_Assigned task_:
Return every line of the listing that includes the string "stage".
*** Opening of Exercise materials ***
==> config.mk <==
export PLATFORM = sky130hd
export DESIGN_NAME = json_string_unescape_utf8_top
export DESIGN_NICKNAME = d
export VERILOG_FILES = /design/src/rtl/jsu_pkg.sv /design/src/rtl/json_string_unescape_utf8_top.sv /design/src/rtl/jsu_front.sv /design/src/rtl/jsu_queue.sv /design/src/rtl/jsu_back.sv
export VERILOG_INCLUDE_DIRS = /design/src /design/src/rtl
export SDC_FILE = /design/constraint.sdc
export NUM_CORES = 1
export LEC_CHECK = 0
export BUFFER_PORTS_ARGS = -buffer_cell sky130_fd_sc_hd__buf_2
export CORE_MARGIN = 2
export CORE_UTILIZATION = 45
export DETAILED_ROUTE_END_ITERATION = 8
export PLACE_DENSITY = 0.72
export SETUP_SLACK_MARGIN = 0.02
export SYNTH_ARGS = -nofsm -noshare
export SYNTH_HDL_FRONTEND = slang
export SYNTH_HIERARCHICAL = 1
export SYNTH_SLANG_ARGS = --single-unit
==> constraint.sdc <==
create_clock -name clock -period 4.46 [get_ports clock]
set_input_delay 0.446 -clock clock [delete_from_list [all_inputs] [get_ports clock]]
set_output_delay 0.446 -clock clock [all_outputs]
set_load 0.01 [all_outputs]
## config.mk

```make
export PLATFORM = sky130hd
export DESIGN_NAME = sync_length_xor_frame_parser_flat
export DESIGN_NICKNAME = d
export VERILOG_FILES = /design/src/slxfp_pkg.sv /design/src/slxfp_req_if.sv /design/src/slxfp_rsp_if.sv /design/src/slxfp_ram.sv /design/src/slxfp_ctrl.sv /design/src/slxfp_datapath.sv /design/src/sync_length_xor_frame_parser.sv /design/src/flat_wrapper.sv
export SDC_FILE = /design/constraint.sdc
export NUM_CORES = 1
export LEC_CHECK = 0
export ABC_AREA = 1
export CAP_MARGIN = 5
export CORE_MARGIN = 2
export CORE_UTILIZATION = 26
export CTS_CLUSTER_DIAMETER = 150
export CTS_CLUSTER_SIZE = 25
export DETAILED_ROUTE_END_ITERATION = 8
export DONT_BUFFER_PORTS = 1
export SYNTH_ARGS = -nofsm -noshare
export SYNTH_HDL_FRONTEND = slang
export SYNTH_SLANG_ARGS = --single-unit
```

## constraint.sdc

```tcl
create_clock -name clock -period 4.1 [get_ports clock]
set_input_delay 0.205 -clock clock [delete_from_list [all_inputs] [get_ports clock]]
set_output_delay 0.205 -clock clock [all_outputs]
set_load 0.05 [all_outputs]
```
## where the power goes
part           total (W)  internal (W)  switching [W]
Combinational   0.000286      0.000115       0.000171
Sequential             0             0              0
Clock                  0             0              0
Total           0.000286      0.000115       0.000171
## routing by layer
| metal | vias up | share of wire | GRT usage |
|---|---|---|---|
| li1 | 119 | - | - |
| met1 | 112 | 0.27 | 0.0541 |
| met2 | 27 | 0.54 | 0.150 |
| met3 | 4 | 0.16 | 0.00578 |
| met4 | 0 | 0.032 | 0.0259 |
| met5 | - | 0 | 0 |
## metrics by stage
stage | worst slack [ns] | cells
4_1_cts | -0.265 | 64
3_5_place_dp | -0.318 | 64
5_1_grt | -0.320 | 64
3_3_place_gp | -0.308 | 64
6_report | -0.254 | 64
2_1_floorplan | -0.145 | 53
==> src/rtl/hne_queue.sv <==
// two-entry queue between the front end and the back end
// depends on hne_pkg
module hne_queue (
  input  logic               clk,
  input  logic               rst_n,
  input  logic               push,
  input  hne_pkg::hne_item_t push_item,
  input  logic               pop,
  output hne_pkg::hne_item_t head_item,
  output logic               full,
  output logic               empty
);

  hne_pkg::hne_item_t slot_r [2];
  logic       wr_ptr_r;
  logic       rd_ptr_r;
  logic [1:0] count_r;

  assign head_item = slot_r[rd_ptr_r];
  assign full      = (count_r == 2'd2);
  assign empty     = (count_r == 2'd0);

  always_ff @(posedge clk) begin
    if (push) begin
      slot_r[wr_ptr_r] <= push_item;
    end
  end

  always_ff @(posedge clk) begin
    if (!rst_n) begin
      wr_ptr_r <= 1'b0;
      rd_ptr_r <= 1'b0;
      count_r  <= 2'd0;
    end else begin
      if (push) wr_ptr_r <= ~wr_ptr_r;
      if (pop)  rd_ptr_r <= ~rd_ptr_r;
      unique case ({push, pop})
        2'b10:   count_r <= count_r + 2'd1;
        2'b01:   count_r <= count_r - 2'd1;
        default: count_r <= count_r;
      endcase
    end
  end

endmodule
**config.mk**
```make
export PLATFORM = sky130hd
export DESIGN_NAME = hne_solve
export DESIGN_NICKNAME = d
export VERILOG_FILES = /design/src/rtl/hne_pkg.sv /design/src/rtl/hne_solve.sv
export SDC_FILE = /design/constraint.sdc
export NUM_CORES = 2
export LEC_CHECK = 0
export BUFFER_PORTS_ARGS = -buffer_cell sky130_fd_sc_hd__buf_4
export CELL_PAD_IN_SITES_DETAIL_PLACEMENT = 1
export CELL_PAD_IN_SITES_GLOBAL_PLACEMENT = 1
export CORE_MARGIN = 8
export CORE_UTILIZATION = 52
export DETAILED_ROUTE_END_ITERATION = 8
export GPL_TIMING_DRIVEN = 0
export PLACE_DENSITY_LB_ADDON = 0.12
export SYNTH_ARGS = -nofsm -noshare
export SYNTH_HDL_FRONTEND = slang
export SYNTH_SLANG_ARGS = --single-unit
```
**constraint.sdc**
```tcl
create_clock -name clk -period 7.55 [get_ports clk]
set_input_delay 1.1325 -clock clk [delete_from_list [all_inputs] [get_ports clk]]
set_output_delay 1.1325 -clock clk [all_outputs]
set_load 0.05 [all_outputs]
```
*** Close of Exercise materials ***
_Task output_:
## metrics by stage
stage | worst slack [ns] | cells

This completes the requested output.